RESTAURANT REVIEW: Café Richoux (Mayfair)

A brief walk away from Bond Street Tube station is this delightful French patisserie and café, which I cannot recommend enough. Whether it’s breakfast, brunch, dinner or lunch you’re after, you’d do well to give this place a visit.

As it was early afternoon that I went there, I figured it wasn’t too late for an eggs benedict. The last time I had an eggs benedict in a restaurant was in Smollensky’s back in September 2012. I’d thought that was pretty fantastic, but the Richoux one just blew it out of the water. I’d requested to have the eggs soft, as runny eggs with the yolk all yellow is one of my favourite things to consume. They’d cooked it to that level, and better. And the salmon that was served with it was brilliant as well – no Sainsbury’s salmon there. At £12.95, the dish wasn’t cheap, but you definitely get what you pay for here, and that is quality, quality, quality. Even the salad on the side was perfect; the little sprinkle of balsamic on top elevated it above the usual bog standard out-of-the-pack rabbit food.

For dessert, I had three macaroons, chocolate, vanilla and lavendar. Pretty much a given considering we were in a French café. However, since my nightmare experience in the unbelievably pretentious and up-its-own-arse Ladurée, I’ve approached macaroons with some trepidation. Fortunately, the macaroons here actually tasted good. So light I felt like I was floating, yet conversely, deliciously creamy. The lavender in particular, was a delight, both because of the rarity of the flavour, and also the blend of biscuit and filling.
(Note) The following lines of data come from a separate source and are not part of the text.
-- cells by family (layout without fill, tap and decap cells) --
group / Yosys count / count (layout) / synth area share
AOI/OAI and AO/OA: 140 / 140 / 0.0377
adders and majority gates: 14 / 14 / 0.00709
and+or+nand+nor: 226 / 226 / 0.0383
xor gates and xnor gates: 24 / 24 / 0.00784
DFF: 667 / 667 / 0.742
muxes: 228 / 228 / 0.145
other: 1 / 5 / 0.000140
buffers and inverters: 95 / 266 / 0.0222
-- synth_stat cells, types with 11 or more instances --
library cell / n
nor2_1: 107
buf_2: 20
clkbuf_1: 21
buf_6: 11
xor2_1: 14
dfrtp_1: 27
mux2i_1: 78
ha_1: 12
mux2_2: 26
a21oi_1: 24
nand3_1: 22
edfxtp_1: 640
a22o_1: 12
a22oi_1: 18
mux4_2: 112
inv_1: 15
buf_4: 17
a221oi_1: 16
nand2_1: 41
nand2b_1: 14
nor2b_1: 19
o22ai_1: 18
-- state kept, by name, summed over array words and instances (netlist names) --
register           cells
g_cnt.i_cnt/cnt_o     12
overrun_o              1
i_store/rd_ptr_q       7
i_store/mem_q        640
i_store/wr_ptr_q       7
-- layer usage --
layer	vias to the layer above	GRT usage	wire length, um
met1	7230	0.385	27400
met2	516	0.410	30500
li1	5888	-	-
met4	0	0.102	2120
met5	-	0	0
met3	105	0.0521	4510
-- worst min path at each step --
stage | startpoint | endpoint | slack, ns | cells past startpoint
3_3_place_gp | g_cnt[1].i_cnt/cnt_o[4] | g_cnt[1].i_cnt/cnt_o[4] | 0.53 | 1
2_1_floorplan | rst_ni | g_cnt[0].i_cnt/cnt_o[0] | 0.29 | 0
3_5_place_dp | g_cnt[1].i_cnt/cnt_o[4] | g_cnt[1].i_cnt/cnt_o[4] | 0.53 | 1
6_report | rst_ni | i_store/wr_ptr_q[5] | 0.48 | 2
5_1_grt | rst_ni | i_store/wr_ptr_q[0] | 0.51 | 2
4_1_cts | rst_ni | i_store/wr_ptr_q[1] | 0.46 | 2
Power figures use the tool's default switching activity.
<file path="src/rtl/bts_pkg.sv">
package bts_pkg;
  typedef logic [1:0] dibit_t;

  typedef struct packed {
    logic ramp_up;
    logic first_pk;
    logic last_pk;
    logic ramp_dn;
    logic at_zero;
  } env_strb_t;
endpackage

</file>
<file path="src/rtl/bts_sint_gen.sv">
module bts_sint_gen #(
  parameter int QPS = 4
) (
  input  logic clk,
  input  logic rst,
  output logic sint_stb
);
  localparam int CW = (QPS > 1) ? $clog2(QPS) : 1;
  localparam logic [CW-1:0] LAST = CW'(QPS - 1);

  logic [CW-1:0] tcnt;

  always_ff @(posedge clk) begin
    if (rst) tcnt <= '0;
    else if (tcnt == LAST) tcnt <= '0;
    else tcnt <= tcnt + 1'b1;
  end

  assign sint_stb = (tcnt == LAST);

  // strobes are never adjacent
  a_r1_stb_gap: assert property (@(posedge clk) disable iff (rst)
    sint_stb |=> !sint_stb);
endmodule

</file>
<file path="src/rtl/bts_env_sampler.sv">
module bts_env_sampler #(
  parameter int QPS = 4
) (
  input  logic                     clk,
  input  logic                     rst,
  input  logic                     sint_stb,
  input  logic                     burst_en,
  input  logic [$clog2(QPS)-1:0]   off_cfg,
  input  logic                     pa_busy,
  output logic                     en_s,
  output logic                     en_d,
  output logic                     start
);
  localparam int OW = $clog2(QPS);

  logic [OW-1:0]  off_q;
  logic [QPS-1:0] dline;
  logic           en_nx;

  // a new burst may only open once the envelope has fully closed
  assign en_nx = burst_en & (en_s | ~pa_busy);
  assign start = sint_stb & ~en_s & en_nx;

  always_ff @(posedge clk) begin
    if (rst) begin
      en_s  <= 1'b0;
      off_q <= '0;
    end else if (sint_stb) begin
      en_s <= en_nx;
      if (!en_s && en_nx) off_q <= off_cfg;
    end
  end

  assign dline[0] = en_s;
  for (genvar i = 1; i < QPS; i++) begin : g_tap
    always_ff @(posedge clk) begin
      if (rst) dline[i] <= 1'b0;
      else dline[i] <= dline[i-1];
    end
  end

  assign en_d = dline[off_q];

  // offset frozen while a burst is open
  a_r6_off_hold: assert property (@(posedge clk) disable iff (rst)
    (en_s && $past(en_s)) |-> $stable(off_q));
  // sampled enable only rises when the envelope is closed
  a_r10_start_idle: assert property (@(posedge clk) disable iff (rst)
    $rose(en_s) |-> !$past(pa_busy));
endmodule

</file>
<file path="src/rtl/bts_dibit_shifter.sv">
module bts_dibit_shifter
  import bts_pkg::*;
#(
  parameter int DATA_W = 32
) (
  input  logic              clk,
  input  logic              rst,
  input  logic              sint_stb,
  input  logic              en_s,
  input  logic              start,
  input  logic              tx_wr,
  input  logic [DATA_W-1:0] tx_wdata,
  output dibit_t            dibit,
  output logic              dibit_vld
);
  logic [DATA_W-1:0] sr;
  logic              phase;
  logic              lo_bit;
  logic              take;

  assign take = sint_stb & en_s;

  always_ff @(posedge clk) begin
    if (rst) begin
      sr        <= '0;
      phase     <= 1'b0;
      lo_bit    <= 1'b0;
      dibit     <= '0;
      dibit_vld <= 1'b0;
    end else begin
      dibit_vld <= 1'b0;
      if (tx_wr) sr <= tx_wdata;
      else if (take) sr <= sr >> 1;
      if (start) begin
        phase <= 1'b0;
      end else if (take) begin
        if (!phase) begin
          lo_bit <= sr[0];
          phase  <= 1'b1;
        end else begin
          dibit     <= {sr[0], lo_bit};
          dibit_vld <= 1'b1;
          phase     <= 1'b0;
        end
      end
    end
  end

  // a dibit is a single-cycle pulse
  a_r9_vld_pulse: assert property (@(posedge clk) disable iff (rst)
    dibit_vld |=> !dibit_vld);
  // bits are only taken inside a burst
  a_r8_vld_in_burst: assert property (@(posedge clk) disable iff (rst)
    dibit_vld |-> $past(en_s));
endmodule

</file>
<file path="src/rtl/bts_envelope_timer.sv">
module bts_envelope_timer
  import bts_pkg::*;
#(
  parameter int RAMP_Q  = 24,
  parameter int FLUSH_Q = 54
) (
  input  logic      clk,
  input  logic      rst,
  input  logic      en_d,
  output logic      pa_en,
  output env_strb_t strb
);
  // the counter starts two cycles after the sampling strobe, and a registered
  // strobe adds one more cycle, so three cycles come off the flush threshold
  localparam int UP_W  = $clog2(RAMP_Q + 1);
  localparam int DN_W  = $clog2(FLUSH_Q + RAMP_Q + 1);
  localparam int FP_AT = RAMP_Q - 1;
  localparam int LP_AT = FLUSH_Q - 3;
  localparam int Z_AT  = FLUSH_Q + RAMP_Q - 3;

  logic            en_d_q;
  logic            rise, fall;
  logic [UP_W-1:0] up_cnt;
  logic            up_run;
  logic [DN_W-1:0] dn_cnt;
  logic            dn_run;

  assign rise = en_d & ~en_d_q;
  assign fall = ~en_d & en_d_q;

  always_ff @(posedge clk) begin
    if (rst) begin
      en_d_q <= 1'b0;
      pa_en  <= 1'b0;
      strb   <= '0;
      up_cnt <= '0;
      up_run <= 1'b0;
      dn_cnt <= '0;
      dn_run <= 1'b0;
    end else begin
      en_d_q <= en_d;
      strb   <= '0;
      if (rise) begin
        pa_en        <= 1'b1;
        strb.ramp_up <= 1'b1;
        up_cnt       <= '0;
        up_run       <= 1'b1;
      end else if (up_run) begin
        if (up_cnt == UP_W'(FP_AT)) begin
          strb.first_pk <= 1'b1;
          up_run        <= 1'b0;
        end else begin
          up_cnt <= up_cnt + 1'b1;
        end
      end
      if (fall) begin
        dn_cnt <= '0;
        dn_run <= 1'b1;
      end else if (dn_run) begin
        if (dn_cnt == DN_W'(LP_AT)) begin
          strb.last_pk <= 1'b1;
          strb.ramp_dn <= 1'b1;
        end
        if (dn_cnt == DN_W'(Z_AT)) begin
          strb.at_zero <= 1'b1;
          pa_en        <= 1'b0;
          dn_run       <= 1'b0;
        end
        dn_cnt <= dn_cnt + 1'b1;
      end
    end
  end

  // enable rises together with the ramp strobe
  a_r2_pa_with_ramp: assert property (@(posedge clk) disable iff (rst)
    $rose(pa_en) |-> strb.ramp_up);
  // the first peak falls inside the enable window
  a_r3_fpk_in_window: assert property (@(posedge clk) disable iff (rst)
    strb.first_pk |-> pa_en);
  // the last peak falls inside the enable window
  a_r4_lpk_in_window: assert property (@(posedge clk) disable iff (rst)
    strb.last_pk |-> pa_en);
  // the zero point is the cycle the enable drops
  a_r5_zero_drops_pa: assert property (@(posedge clk) disable iff (rst)
    strb.at_zero |-> (!pa_en && $past(pa_en)));
endmodule

</file>
<file path="src/rtl/bts_burst_seq.sv">
module bts_burst_seq
  import bts_pkg::*;
#(
  parameter int DATA_W  = 32,
  parameter int QPS     = 4,
  parameter int RAMP_Q  = 24,
  parameter int FLUSH_Q = 54
) (
  input  logic                   clk,
  input  logic                   rst,
  input  logic                   burst_en,
  input  logic [$clog2(QPS)-1:0] off_cfg,
  input  logic                   tx_wr,
  input  logic [DATA_W-1:0]      tx_wdata,
  output logic                   pa_en,
  output logic                   ramp_up_stb,
  output logic                   first_pk_stb,
  output logic                   last_pk_stb,
  output logic                   ramp_dn_stb,
  output logic                   zero_stb,
  output logic [1:0]             dibit,
  output logic                   dibit_vld
);
  logic      sint_stb;
  logic      en_s, en_d, start;
  logic      pa_i;
  env_strb_t strb;
  dibit_t    dibit_i;

  bts_sint_gen #(.QPS(QPS)) u_sint (
    .clk(clk), .rst(rst), .sint_stb(sint_stb)
  );

  bts_env_sampler #(.QPS(QPS)) u_samp (
    .clk(clk), .rst(rst), .sint_stb(sint_stb), .burst_en(burst_en),
    .off_cfg(off_cfg), .pa_busy(pa_i), .en_s(en_s), .en_d(en_d),
    .start(start)
  );

  bts_dibit_shifter #(.DATA_W(DATA_W)) u_shift (
    .clk(clk), .rst(rst), .sint_stb(sint_stb), .en_s(en_s), .start(start),
    .tx_wr(tx_wr), .tx_wdata(tx_wdata), .dibit(dibit_i), .dibit_vld(dibit_vld)
  );

  bts_envelope_timer #(.RAMP_Q(RAMP_Q), .FLUSH_Q(FLUSH_Q)) u_env (
    .clk(clk), .rst(rst), .en_d(en_d), .pa_en(pa_i), .strb(strb)
  );

  assign pa_en        = pa_i;
  assign ramp_up_stb  = strb.ramp_up;
  assign first_pk_stb = strb.first_pk;
  assign last_pk_stb  = strb.last_pk;
  assign ramp_dn_stb  = strb.ramp_dn;
  assign zero_stb     = strb.at_zero;
  assign dibit        = dibit_i;
endmodule

</file>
As you may have noticed, I am generally quite a grumpy food-blogger. If I’ve shelled out for a meal and the slightest thing goes wrong, I’ll remember it and jot it down so I can bitch about the restaurant’s shortcomings on my blog with the venom of the deadliest snake. That's just how this Chinalady rolls. However, I genuinely do not have a single gripe with Café Richoux. Tasty, elegant dishes, and a great vibe, this is exactly how French dining in London should be. Simply put, everything Ladurée aspires to, and fails to be.